研究課題
基盤研究(B)
哺乳動物では内耳蝸牛の色素細胞が欠損すると聴覚も無くなってしまう。本研究の目的は、「解明の進んでいない内耳色素細胞の発生機構と新しい機能の発現機構を遺伝学的に解明し、それがどのようにして進化してきたかを推察するための端緒とする」ことである。まず内耳色素細胞の特徴を明らかにすることを目標に、内耳色素細胞の色は皮膚や毛色の色と同じか否かを、毛色変異体マウスを用いて調べた。その結果、これらには明らかな相関関係はなく、色素を産生できるマウスにおいては、内耳の色素細胞は総じて黒く見えた。次に、内耳色素細胞の存否が、内耳の遺伝子発現に及ぼす影響を明らかにするために、内耳色素細胞が分化せずに遺伝的難聴となる小眼球症変異体{Mitf(Microphthalmia-associated transcription factor)}のMitfmi-bw変異体と野生型のマウスから、当該細胞が位置する血管条周辺を取り出し、cDNAライブラリーを作成し、両者の間でサブトラクションを行った。またこのライブラリーを元に、野生型と変異体のマウス間でディファレンシャルスクリーニングを行った。
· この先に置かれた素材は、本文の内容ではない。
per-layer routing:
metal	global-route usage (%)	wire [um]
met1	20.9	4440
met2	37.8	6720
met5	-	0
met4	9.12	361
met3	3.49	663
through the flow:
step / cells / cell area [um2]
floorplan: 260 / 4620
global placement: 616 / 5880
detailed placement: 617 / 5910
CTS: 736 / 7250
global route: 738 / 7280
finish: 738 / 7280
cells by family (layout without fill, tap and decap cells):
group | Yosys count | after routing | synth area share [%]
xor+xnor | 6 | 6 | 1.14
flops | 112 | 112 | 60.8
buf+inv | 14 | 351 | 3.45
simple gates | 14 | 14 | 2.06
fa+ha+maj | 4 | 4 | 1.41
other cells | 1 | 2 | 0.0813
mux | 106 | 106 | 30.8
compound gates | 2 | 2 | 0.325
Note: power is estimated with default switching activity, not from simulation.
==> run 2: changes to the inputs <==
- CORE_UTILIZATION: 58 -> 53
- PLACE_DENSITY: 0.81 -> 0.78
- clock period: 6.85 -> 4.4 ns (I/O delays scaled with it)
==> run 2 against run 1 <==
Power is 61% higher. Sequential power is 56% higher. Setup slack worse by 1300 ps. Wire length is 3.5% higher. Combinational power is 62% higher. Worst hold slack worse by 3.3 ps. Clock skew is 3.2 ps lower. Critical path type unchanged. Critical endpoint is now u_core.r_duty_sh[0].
[src/rtl/pixel_pkg.sv]
// Shared types and palette reset values for the pixel compositor.
// Colour constants are functions of the channel widths, so they work at any R/G/B split.
package pixel_pkg;

    typedef enum logic [1:0] {
        PLAY  = 2'd0,
        FLASH = 2'd1,
        DARK  = 2'd2
    } state_t;

    function automatic logic [31:0] chanMax(input int w);
        return (32'd1 << w) - 32'd1;
    endfunction

    function automatic logic [31:0] packRgb(input logic [31:0] r, input logic [31:0] g,
                                            input logic [31:0] b, input int gW, input int bW);
        return (r << (gW + bW)) | (g << bW) | b;
    endfunction

    // The last entry is always the background and resets to black.
    function automatic logic [31:0] defaultEntry(input int idx, input int rW, input int gW,
                                                 input int bW, input int numEntries);
        if (idx == numEntries - 1) begin
            return 32'd0;
        end
        case (idx)
            0:       return packRgb(32'd0, 32'd0, chanMax(bW), gW, bW);
            1:       return packRgb(chanMax(rW), 32'd0, 32'd0, gW, bW);
            2:       return packRgb(32'd0, chanMax(gW), 32'd0, gW, bW);
            default: return 32'd0;
        endcase
    endfunction

endpackage

[src/rtl/palette_regfile.sv]
// Writable colour palette: one register per entry, reset to the default colours,
// one write port and one combinational read port (reads see the pre-edge value).
module palette_regfile
    import pixel_pkg::*;
#(
    parameter int R_W         = 3,
    parameter int G_W         = 3,
    parameter int B_W         = 2,
    parameter int NUM_ENTRIES = 5,
    parameter int AW          = 3,
    parameter int PW          = R_W + G_W + B_W
) (
    input  logic          clk,
    input  logic          rst,
    input  logic          we,
    input  logic [AW-1:0] waddr,
    input  logic [PW-1:0] wdata,
    input  logic [AW-1:0] raddr,
    output logic [PW-1:0] rdata
);

    logic [PW-1:0] entryReg [NUM_ENTRIES];

    // Out-of-range write addresses match no entry and are dropped.
    for (genvar gi = 0; gi < NUM_ENTRIES; gi++) begin : gEntry
        localparam logic [PW-1:0] RST_VAL = PW'(defaultEntry(gi, R_W, G_W, B_W, NUM_ENTRIES));

        always_ff @(posedge clk or negedge rst) begin
            if (!rst) begin
                entryReg[gi] <= RST_VAL;
            end else if (we && (waddr == AW'(gi))) begin
                entryReg[gi] <= wdata;
            end
        end
    end

    always_comb begin
        rdata = '0;
        if (int'(raddr) < NUM_ENTRIES) begin
            rdata = entryReg[raddr];
        end
    end

endmodule

[src/rtl/pixel_compositor.sv]
// Pixel colour compositor: priority-resolves layer hits, maps through the palette,
// applies blanking and the game-over flash/dark sequence, with sync delayed to match.
module pixel_compositor
    import pixel_pkg::*;
#(
    parameter int R_W          = 3,
    parameter int G_W          = 3,
    parameter int B_W          = 2,
    parameter int NUM_LAYERS   = 4,
    parameter int BLINK_FRAMES = 30,
    parameter int GO_FLASHES   = 3,
    localparam int AW          = $clog2(NUM_LAYERS + 1),
    localparam int PW          = R_W + G_W + B_W
) (
    input  logic                  clk,
    input  logic                  rst,
    input  logic                  video_on,
    input  logic [1:0]            sync_in,
    input  logic [NUM_LAYERS-1:0] layer_hit,
    input  logic                  frame_tick,
    input  logic                  game_over,
    input  logic                  restart,
    input  logic                  pal_we,
    input  logic [AW-1:0]         pal_addr,
    input  logic [PW-1:0]         pal_wdata,
    output logic [R_W-1:0]        vgaRed,
    output logic [G_W-1:0]        vgaGreen,
    output logic [B_W-1:0]        vgaBlue,
    output logic [1:0]            sync_out,
    output logic                  go_active
);

    localparam int FCW = $clog2(BLINK_FRAMES + 1);
    localparam int FLW = (GO_FLASHES > 0) ? $clog2(GO_FLASHES + 1) : 1;

    logic [AW-1:0]  selNext;
    logic [AW-1:0]  selS1Reg;
    logic           videoOnS1Reg;
    logic [1:0]     syncS1Reg;
    logic [PW-1:0]  palColor;
    logic [PW-1:0]  pixNext;
    logic [PW-1:0]  pixReg;
    logic [1:0]     syncOutReg;

    state_t         stateReg, stateNext;
    logic [FCW-1:0] frameCntReg, frameCntNext;
    logic [FLW-1:0] flashCntReg, flashCntNext;
    logic           phaseReg, phaseNext;

    // Scan from the lowest-priority layer down so bit 0 wins.
    always_comb begin
        selNext = AW'(NUM_LAYERS);
        for (int i = NUM_LAYERS - 1; i >= 0; i--) begin
            if (layer_hit[i]) begin
                selNext = AW'(i);
            end
        end
    end

    palette_regfile #(
        .R_W        (R_W),
        .G_W        (G_W),
        .B_W        (B_W),
        .NUM_ENTRIES(NUM_LAYERS + 1),
        .AW         (AW),
        .PW         (PW)
    ) uPalette (
        .clk  (clk),
        .rst  (rst),
        .we   (pal_we),
        .waddr(pal_addr),
        .wdata(pal_wdata),
        .raddr(selS1Reg),
        .rdata(palColor)
    );

    always_comb begin
        stateNext    = stateReg;
        frameCntNext = frameCntReg;
        flashCntNext = flashCntReg;
        phaseNext    = phaseReg;
        case (stateReg)
            PLAY: begin
                if (game_over) begin
                    stateNext    = (GO_FLASHES == 0) ? DARK : FLASH;
                    frameCntNext = '0;
                    flashCntNext = '0;
                    phaseNext    = 1'b0;
                end
            end
            FLASH: begin
                if (restart) begin
                    stateNext    = PLAY;
                    frameCntNext = '0;
                    flashCntNext = '0;
                    phaseNext    = 1'b0;
                end else if (frame_tick) begin
                    if (frameCntReg == FCW'(BLINK_FRAMES - 1)) begin
                        frameCntNext = '0;
                        phaseNext    = ~phaseReg;
                        // A flash completes on the dark-to-bright edge.
                        if (phaseReg) begin
                            flashCntNext = flashCntReg + FLW'(1);
                            if (flashCntReg + FLW'(1) == FLW'(GO_FLASHES)) begin
                                stateNext = DARK;
                            end
                        end
                    end else begin
                        frameCntNext = frameCntReg + FCW'(1);
                    end
                end
            end
            default: begin
                if (restart) begin
                    stateNext    = PLAY;
                    frameCntNext = '0;
                    flashCntNext = '0;
                    phaseNext    = 1'b0;
                end
            end
        endcase
    end

    always_comb begin
        case (stateReg)
            PLAY:    pixNext = palColor;
            FLASH:   pixNext = phaseReg ? '0 : ~palColor;
            default: pixNext = '0;
        endcase
        if (!videoOnS1Reg) begin
            pixNext = '0;
        end
    end

    always_ff @(posedge clk or negedge rst) begin
        if (!rst) begin
            selS1Reg     <= '0;
            videoOnS1Reg <= 1'b0;
            syncS1Reg    <= '0;
            pixReg       <= '0;
            syncOutReg   <= '0;
            stateReg     <= PLAY;
            frameCntReg  <= '0;
            flashCntReg  <= '0;
            phaseReg     <= 1'b0;
        end else begin
            selS1Reg     <= selNext;
            videoOnS1Reg <= video_on;
            syncS1Reg    <= sync_in;
            pixReg       <= pixNext;
            syncOutReg   <= syncS1Reg;
            stateReg     <= stateNext;
            frameCntReg  <= frameCntNext;
            flashCntReg  <= flashCntNext;
            phaseReg     <= phaseNext;
        end
    end

    assign vgaRed    = pixReg[PW-1 -: R_W];
    assign vgaGreen  = pixReg[B_W +: G_W];
    assign vgaBlue   = pixReg[B_W-1:0];
    assign sync_out  = syncOutReg;
    assign go_active = (stateReg != PLAY);

endmodule

[config.mk]
export PLATFORM = sky130hd
export DESIGN_NAME = pixel_compositor
export DESIGN_NICKNAME = d
export VERILOG_FILES = /design/src/rtl/pixel_pkg.sv /design/src/rtl/palette_regfile.sv /design/src/rtl/pixel_compositor.sv
export SDC_FILE = /design/constraint.sdc
export NUM_CORES = 1
export LEC_CHECK = 0
export ABC_AREA = 0
export BUFFER_PORTS_ARGS = -buffer_cell sky130_fd_sc_hd__buf_2
export CORE_MARGIN = 3
export CORE_UTILIZATION = 45
export DETAILED_ROUTE_END_ITERATION = 6
export PLACE_DENSITY_LB_ADDON = 0.2
export SLEW_MARGIN = 5
export SYNTH_ARGS = -nofsm -noshare
export SYNTH_HDL_FRONTEND = slang
export SYNTH_SLANG_ARGS = --single-unit
[constraint.sdc]
create_clock -name clk -period 2.25 [get_ports clk]
set_input_delay 0.3375 -clock clk [delete_from_list [all_inputs] [get_ports clk]]
set_output_delay 0.3375 -clock clk [all_outputs]
set_load 0.05 [all_outputs]
* After elaboration in Yosys (flattened, before gate mapping) *
Cells that the tools add are included.

storage, ports and cells
  bits in registers = 66
  bits in latches = 0
  bits in writable memories = 0
  ROM bits = 0
  bits of input ports = 24
  output and inout bits = 11
  word-level logic and storage cells = 83
  memories kept = 0

operators by class
  add/sub/neg operators = 2
  multiply operators = 0
  div/mod/pow operators = 0
  magnitude comparators = 2
  equal/unequal tests = 12
  shifts and indexed selects = 0
  muxes and demuxes = 37
  bitwise gates (word level) = 3
  reductions and logical operators = 13

operators with widths
  operator                                                          count
  8-bit two-way mux                                                 5
  5-bit two-way mux                                                 5
  8-bit binary-select mux with 3-bit select                         1
  2-bit two-way mux                                                 12
  8-bit one-hot mux with 2 select lines                             1
  3-bit two-way mux                                                 4
  3-bit != test (second input constant)                             4
  5-bit one-hot mux with 2 select lines                             1
  8-bit NOT                                                         1
  2-bit one-hot mux with 2 select lines                             2
  3-bit by 2-bit == test with 1-bit output (second input constant)  2
  6-bit AND reduction                                               1
  5-bit by 1-bit adder with 5-bit output (second input constant)    1
  5-bit == test (second input constant)                             1
  1-bit logical AND                                                 5
  1-bit two-way mux                                                 5
  5-bit AND reduction                                               1
  4-bit greater-or-equal comparator (second input constant)         1
  3-bit NOT with 4-bit output                                       1
  4-bit AND reduction                                               1
  3-bit by 1-bit == test with 1-bit output (second input constant)  1
  3-bit == test (second input constant)                             1
  3-bit zero test                                                   1
  3-bit less-than comparator (second input constant)                1
  10 further kinds                                                  10

* Logic depth before layout (Yosys ltp) *
Gate-level depths: netlist of the first run.

  depth in word-level cells = 9
  depth in mapped cells = 7
  mapped depth without buffers = 6

* By module *
A second synthesis of the first run with hierarchy kept.

unflattened totals
  cells, all modules = 226
  area, all modules = 3009.1 um^2

modules (own cells, without submodules)
  module            times used  cells each  area an instance (um^2)  seq. area each (um^2)
  palette_regfile   1           127         1861.8                   1011.0
  pixel_compositor  1           99          1147.4                   650.6

* Worst setup path after synthesis of the first run *
No wires, ideal clock.

  path kind = reg2reg
  start point = register stateReg[0]
  end point = register frameCntReg[0]
  library setup time = 0.125 ns
  data arrival time = 1.422 ns
  data required time = 2.125 ns
  setup slack = 0.704 ns
  cell stages (with the launch flop) = 7
  buffers on the path = 1
  clock period less this slack = 1.546 ns
  path through = dfrtp_1 > buf_4 > nor2_1 > inv_1 > nor2_4 > nor2_1 > mux2_2

between the ends
  cells in the longest elaborated chain, start to end = 3
  elaborated cells on any way between the ends = 7
  classes of those cells = eq/ne (3); mux (1); reduce/logical (3)

RTL lines
  what                                                                                line                     source
  from (decl)                                                                         pixel_compositor.sv:45   state_t stateReg, stateNext;
  from (signal assigned)                                                              pixel_compositor.sv:152  stateReg <= stateNext;
  2-bit by 1-bit == test with 1-bit output / 2-bit zero test (equally long branches)  pixel_compositor.sv:82   case (stateReg)
  3-bit != test (no source line) (tied with other cells)                              --
  3-bit AND reduction (no source line)                                                --
  to (signal assigned)                                                                pixel_compositor.sv:153  frameCntReg <= frameCntNext;
  to (decl)                                                                           pixel_compositor.sv:46   logic [FCW-1:0] frameCntReg, frameCntNext;

Several ways; a longest one is shown, not always the timed one.
A chain may end at the register's enable or synchronous reset.

* Final worst setup path of the first run *
  start point = register frameCntReg[1]
  end point = register stateReg[1]

between the ends
  cells in the longest elaborated chain, start to end = 3

RTL lines
  what                                  line                    source
  5-bit == test                         pixel_compositor.sv:98  if (frameCntReg == FCW'(BLINK_FRAMES - 1)) begin
  3-bit != test (no source line)        --
  6-bit AND reduction (no source line)  --

Every way passes these cells.

==> impl_metrics.csv, run 1 <==
group,metric,value,unit
logic_synthesis,synth_top_family_by_area,"multiplexers",
power_and_ir_drop,irDropWorstVdd,0.612,mV
sta,slew_violations,0,
place,port_buffers,34,
detailed_routing,wl_met2,2770,um
sta,fin_setup_tns,0,ps
worst_setup_path,startpoint,"frameCntReg[1]$_DFFE_PN0P_",
sta,fin_ws,588,ps
worst_setup_path,r2r_end,"stateReg[1]$_DFFE_PN0P_",
logic_synthesis,synth_compound_area_frac,0.0756,
worst_setup_path,cp.depth,6,
worst_setup_path,r2r-start,"frameCntReg[1]$_DFFE_PN0P_",
detailed_routing,routed_wl,5940,um
global_routing,grt_max_degree,35,
logic_synthesis,synth-simple-area-share,0.0894,
outcome,status,"finished clean",
worst_setup_path,rrSetupSlack,590,ps
cts,cts_buffer_depth,2,
worst_setup_path,crit_buf_inv,1,
logic_synthesis,synth_xor_area_frac,0,
die,rows,29,
sta,max_slew_margin,0.633,
logic_synthesis,synth_top_area_share,0.484,
power_and_ir_drop,p_int,2.33,mW
logic_synthesis,yosys_warnings,0,
worst_setup_path,crit_arrival,1920,ps
sta,min_period_over_period,0.739,
cts,cts.sinks,66,
detailed_routing,dr.pass1.iters,4,
logic_synthesis,syn_area,0.00300,mm2
detailed_routing,ant_nets,0,
worst_setup_path,path_max_fanout,6,
global_routing,antenna_found_initial,0,
die,dieArea,0.00767,mm2
logic_synthesis,ys.flop_type,"dfrtp_1",
detailed_routing,routed.top_layer,"met4",
place,post_dp_cell_area,0.00326,mm2
logic_synthesis,seq_area_frac_synth,0.554,
finish,layout-drive-gt1-share,0.417,
logic_synthesis,synth_edf_count,0,
sta,fin_skew,8.43,ps
global_routing,grt_first_pass_wirelength,9830,um
cts,hold_buffers,0,
logic_synthesis,synth_area_leader_cell,"dfrtp_1",
power_and_ir_drop,pwr-share-clk,0.339,
cts,ctsResizeCount,0,
worst_setup_path,ff2ff_path_depth,6,
sta,tightest_slew,548,ps
finish,num_antenna_cells,0,
sta,min_period,1660,ps
logic_synthesis,ys_top_cells_by_count,"58 x dfrtp_1, 43 x mux2_2, 24 x mux2i_1",
min_path,hold_class,"primary input to async pin",
global_routing,globalRouteTotalUtil,0.172,
logic_synthesis,synth_seq_cells,66,
cts,htree_levels,3,
logic_synthesis,synthMuxAreaShare,0.242,
worst_setup_path,cp_slowest_stage_delay,410,ps
power_and_ir_drop,leakage,1.55,nW
logic_synthesis,synthesis.nets,255,
worst_setup_path,cp.required,2510,ps
logic_synthesis,synth_cell_types,38,
power_and_ir_drop,power.share.switching,0.273,
sta,rsz0062_at_grt,"no",
worst_setup_path,path_cells,"inv_1 > ha_1 > and4_1 > nand4_1 > or3_1 > a21oi_1",
worst_setup_path,crit_family,"simple AND/OR/NAND/NOR gates",
die,core_area,0.00639,mm2
place,hpwl,4330,um
power_and_ir_drop,p_seq_frac,0.478,
die,io_pins,35,
cts,cts_buffers,9,
detailed_routing,vias,1933,
cts,root_buffer,"clkbuf_8",
detailed_routing,vias_per_cell,5.48,
sta,finalSetupViolCount,0,
sta,hold_viol,0,
cts,cts_tree,"built",
finish,design_area,0.00347,mm2
worst_setup_path,cp-endpoint,"stateReg[1]$_DFFE_PN0P_",
die,die_y,87.6,um
logic_synthesis,avgSynthCellArea,13.1,um2
detailed_routing,wl_met1,2800,um
finish,nFillCells,542,
cts,clk_pin_slew,70,ps
place,dp.cells,337,
detailed_routing,drt_iter0_markers,115,
power_and_ir_drop,netSwitchingPower,875,uW
logic_synthesis,ys_top_cells_by_area,"dfrtp_1 48%, mux2_2 16%, mux2i_1 8.0%",
sta,max_freq,602,MHz
logic_synthesis,synth.most_common_cell,"dfrtp_1",
power_and_ir_drop,pwr_density_cell,922,mW/mm2
finish,syn2layout_area_growth,15.9,%
power_and_ir_drop,power.total,3.20,mW
global_routing,grt_pass1_vias,1930,
logic_synthesis,synth_async_sr_flop_share,1.00,
place,dp_worst_setup_slack,526,ps
finish,finalNetCount,298,
place,gp_congestion,0.788,
worst_setup_path,worstSetupEndpointType,"flip-flop",
logic_synthesis,syn_inst,228,
detailed_routing,wl_met3,262,um
worst_setup_path,path_class,"flip-flop to flip-flop",
finish,fin_util,0.544,
job,maxCapViolCount,0,
power_and_ir_drop,p_comb_frac,0.183,
cts,clk_latency,340,ps
detailed_routing,wl_per_cell,16.8,um
sta,hold-worst-slack,33.4,ps
cts,post_cts_buffers,0,
worst_setup_path,start_kind,"flip-flop",
finish,layoutNonFillerInstCount,353,
detailed_routing,drcViolationCount,0,
die,start_util,0.469,
die,fp.dieW,87.6,um
global_routing,globalRoute.totalOverflow,0,
logic_synthesis,synth_adder_area_share,0.0125,
worst_setup_path,worst_path_max_delay_cell,"dfrtp_1",
worst register-to-register path, delay by kind of cell (launching register included):
| family | cells | cell delay, ps |
|---|---|---|
| AOI/OAI and AO/OA | 1 | 150 |
| adders and majority gates | 1 | 150 |
| buffers and inverters | 1 | 60 |
| DFF | 1 | 410 |
| and+or+nand+nor | 3 | 820 |
state kept, by name, indices dropped and copies added, names as in the netlist, 2 cells and up:
register,cells
sync_out,2
syncS1Reg,2
uPalette.entryReg,40
selS1Reg,3
pixReg,8
stateReg,2
frameCntReg,5
flashCntReg,2
cells in the final DEF (no fill, tap or decap), types with 6 or more instances in the layout:
cell type and instances:
nand2_1 7, clkbuf_8 10, buf_4 6, mux2i_1 24
mux2_2 43, buf_2 34, inv_1 7, a21oi_1 9
dfrtp_1 58, o21ai_0 6, nor2_1 8, dfstp_2 8
worst min path at each step:
stage | start | to | slack [ps] | cells past startpoint
5_1_grt | rst | uPalette.entryReg[38]$_DFFE_PN0P_ | 60 | 2
3_3_place_gp | syncS1Reg[0]$_DFF_PN0_ | sync_out[0]$_DFF_PN0_ | 340 | 0
4_1_cts | rst | uPalette.entryReg[38]$_DFFE_PN0P_ | 40 | 2
3_5_place_dp | syncS1Reg[0]$_DFF_PN0_ | sync_out[0]$_DFF_PN0_ | 350 | 0
2_1_floorplan | rst | flashCntReg[0]$_DFFE_PN0P_ | 40 | 0
6_report | rst | uPalette.entryReg[38]$_DFFE_PN0P_ | 30 | 2
cells by family (layout without fill, tap and decap cells):
group	after synthesis	count (layout)
multiplexers	67	67
flip-flops	66	66
AND/OR/NAND/NOR	43	43
AO/OA/AOI/OAI	34	34
buffers and inverters	15	63
adder cells (fa/ha/maj)	3	3
metal layers:
| layer | global-route usage | up-vias |
|---|---|---|
| met2 | 0.264 | 42 |
| met5 | 0 | - |
| met4 | 0.0544 | 0 |
| met1 | 0.228 | 965 |
| li1 | - | 918 |
| met3 | 0.0621 | 8 |
cell type report:
cell class	instances	area [um2]	share of cell area
clock inverters	5	77.6	0.0223
repair buffers	40	215	0.0619
inverters	7	26.3	0.00756
clock buffers	11	141	0.0407
multi-input cells	147	1260	0.362
flip-flops and latches	66	1660	0.478
well taps	77	96.3	0.0277
power groups by stage:
stage / Clock (mW) / Combinational, mW / Sequential, mW
floorplan: 0 / 0.364 / 1.59
CTS: 1.11 / 0.597 / 1.53
global placement: 0 / 0.585 / 1.55
finish: 1.09 / 0.588 / 1.53
detailed placement: 0 / 0.597 / 1.55
global route: 1.17 / 0.653 / 1.55
Power figures use the tool's default switching activity.
==> run 2: changes to the inputs <==
==> constraint.sdc (replaced) <==
create_clock -name clk -period 1.5 [get_ports clk]
set_input_delay 0.225 -clock clk [delete_from_list [all_inputs] [get_ports clk]]
set_output_delay 0.225 -clock clk [all_outputs]
set_load 0.05 [all_outputs]
==> run 2 against run 1 <==
Compared with the run above: cell count increased by 6.2%; register-to-register slack lost 580 ps; fmax up 12%; highest routed layer unchanged; critical path type unchanged; clock-buffer cell count up 1; setup slack worse by 580 ps; sequential share of layout area shrank 3.3 points; sequential cell count is the same; largest power group unchanged; combinational power increased by 70%; power up 50%; global-route usage increased by 0.47 points; non-clock buffer count grew 22; routed wire length is 5.9% higher.
$ cat src/rtl/pingpong_bank_ctrl.sv
// N-way ping-pong FIFO bank controller: fills banks round-robin, drains full banks to the consumer.
// Optional macro PPB_AUTO_RECOVER_EN: ERROR holds bank resets for 4 cycles, then restarts from INIT.
module pingpong_bank_ctrl #(
    parameter int NUM_BANKS = 2,
    parameter int IDX_W     = $clog2(NUM_BANKS),
    parameter int CNT_W     = 16
) (
    input  logic                 clk,
    input  logic                 reset,
    input  logic [NUM_BANKS-1:0] full,
    input  logic [NUM_BANKS-1:0] empty,
    input  logic                 src_valid,
    input  logic                 dst_ready,
    output logic [NUM_BANKS-1:0] bank_rst,
    output logic [NUM_BANKS-1:0] wr_en,
    output logic [NUM_BANKS-1:0] rd_en,
    output logic [IDX_W-1:0]     wr_bank,
    output logic [IDX_W-1:0]     rd_bank,
    output logic [IDX_W:0]       occ,
    output logic                 src_stall,
    output logic                 err,
    output logic [CNT_W-1:0]     xfer_cnt
);

    typedef enum logic [1:0] {
        INIT       = 2'b00,
        WAIT_EMPTY = 2'b01,
        STREAM     = 2'b10,
        ERROR      = 2'b11
    } state_t;

    localparam logic [IDX_W:0]   NB       = (IDX_W+1)'(NUM_BANKS);
    localparam logic [IDX_W:0]   OCC_ONE  = (IDX_W+1)'(1);
    localparam logic [IDX_W-1:0] IDX_LAST = IDX_W'(NUM_BANKS - 1);
    localparam logic [IDX_W-1:0] IDX_ONE  = IDX_W'(1);
    localparam logic [CNT_W-1:0] CNT_ONE  = CNT_W'(1);

    state_t            state_r, state_s;
    logic [IDX_W-1:0]  wr_bank_r, rd_bank_r;
    logic [IDX_W:0]    occ_r;
    logic              draining_r;
    logic              err_r;
    logic [CNT_W-1:0]  xfer_cnt_r;
    logic              commit_s, drain_done_s, fault_s, has_room_s, has_data_s;
`ifdef PPB_AUTO_RECOVER_EN
    logic [1:0]        recover_cnt_r;
`endif

    function automatic logic [IDX_W-1:0] next_idx(input logic [IDX_W-1:0] idx);
        next_idx = (idx == IDX_LAST) ? {IDX_W{1'b0}} : idx + IDX_ONE;
    endfunction

    assign has_room_s   = (occ_r < NB);
    assign has_data_s   = (occ_r != {(IDX_W+1){1'b0}});
    assign commit_s     = (state_r == STREAM) && has_room_s && full[wr_bank_r];
    assign drain_done_s = (state_r == STREAM) && has_data_s && draining_r && empty[rd_bank_r];
    // A committed bank that is neither full nor being drained has lost its data.
    assign fault_s      = (|(full & empty)) || (!full[rd_bank_r] && !draining_r && has_data_s);

    // Next-state selection for the control FSM
    always_comb begin
        state_s = state_r;
        case (state_r)
            INIT:       state_s = WAIT_EMPTY;
            WAIT_EMPTY: begin
                if (|full)        state_s = ERROR;
                else if (&empty)  state_s = STREAM;
                else              state_s = WAIT_EMPTY;
            end
            STREAM: begin
                if (fault_s) state_s = ERROR;
                else         state_s = STREAM;
            end
            ERROR: begin
`ifdef PPB_AUTO_RECOVER_EN
                if (recover_cnt_r == 2'd3) state_s = INIT;
                else                       state_s = ERROR;
`else
                state_s = ERROR;
`endif
            end
            default: state_s = ERROR;
        endcase
    end

    // Bank resets and the one-hot write/read enables
    always_comb begin
        bank_rst = {NUM_BANKS{1'b0}};
        wr_en    = {NUM_BANKS{1'b0}};
        rd_en    = {NUM_BANKS{1'b0}};
        if (state_r == INIT || state_r == ERROR) begin
            bank_rst = {NUM_BANKS{1'b1}};
        end else if (state_r == STREAM) begin
            wr_en[wr_bank_r] = src_valid && has_room_s && !full[wr_bank_r];
            rd_en[rd_bank_r] = has_data_s && dst_ready && !empty[rd_bank_r];
        end else begin
            bank_rst = {NUM_BANKS{1'b0}};
        end
    end

    // State, pointers, occupancy, drain flag, sticky error and transfer count
    always_ff @(posedge clk) begin
        if (reset) begin
            state_r    <= INIT;
            wr_bank_r  <= {IDX_W{1'b0}};
            rd_bank_r  <= {IDX_W{1'b0}};
            occ_r      <= {(IDX_W+1){1'b0}};
            draining_r <= 1'b0;
            err_r      <= 1'b0;
            xfer_cnt_r <= {CNT_W{1'b0}};
`ifdef PPB_AUTO_RECOVER_EN
            recover_cnt_r <= 2'd0;
`endif
        end else begin
            state_r <= state_s;
            if (state_s == ERROR) err_r <= 1'b1;
            if (state_r == STREAM && !fault_s) begin
                if (commit_s) wr_bank_r <= next_idx(wr_bank_r);
                if (drain_done_s) begin
                    rd_bank_r  <= next_idx(rd_bank_r);
                    draining_r <= 1'b0;
                    xfer_cnt_r <= xfer_cnt_r + CNT_ONE;
                end else if (|rd_en) begin
                    draining_r <= 1'b1;
                end
                case ({commit_s, drain_done_s})
                    2'b10:   occ_r <= occ_r + OCC_ONE;
                    2'b01:   occ_r <= occ_r - OCC_ONE;
                    default: occ_r <= occ_r;
                endcase
            end
`ifdef PPB_AUTO_RECOVER_EN
            if (state_r == ERROR) begin
                recover_cnt_r <= recover_cnt_r + 2'd1;
                if (recover_cnt_r == 2'd3) begin
                    wr_bank_r  <= {IDX_W{1'b0}};
                    rd_bank_r  <= {IDX_W{1'b0}};
                    occ_r      <= {(IDX_W+1){1'b0}};
                    draining_r <= 1'b0;
                end
            end
`endif
        end
    end

    assign wr_bank   = wr_bank_r;
    assign rd_bank   = rd_bank_r;
    assign occ       = occ_r;
    assign src_stall = (occ_r == NB);
    assign err       = err_r;
    assign xfer_cnt  = xfer_cnt_r;

endmodule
一方、野生型と上記変異体の蝸牛由来mRNAを用いて、マイクロアレイによる発現解析をも行った。これらの結果を基に、着目するクローンについて、インシツハイブリダイゼイション法によってマウス内耳における発現解析を行った。組織化学的方法と網羅的なクローン解析との間の結果を説明することが難しいクローンも多くあったが、色素細胞自身で強発現するもの、色素細胞以外での発現が顕著なもの等、興味あるローンが得られた。これらの中にはストレス耐性に関わると思われる配列も有り、内耳色素細胞システムの機能解析に重要な発見ではないかと期待している。これらの中にはそのホモログがホヤ脳内色素細胞で発現している物もあり、感覚器を構成する色素細胞の進化的な意義も興味深い。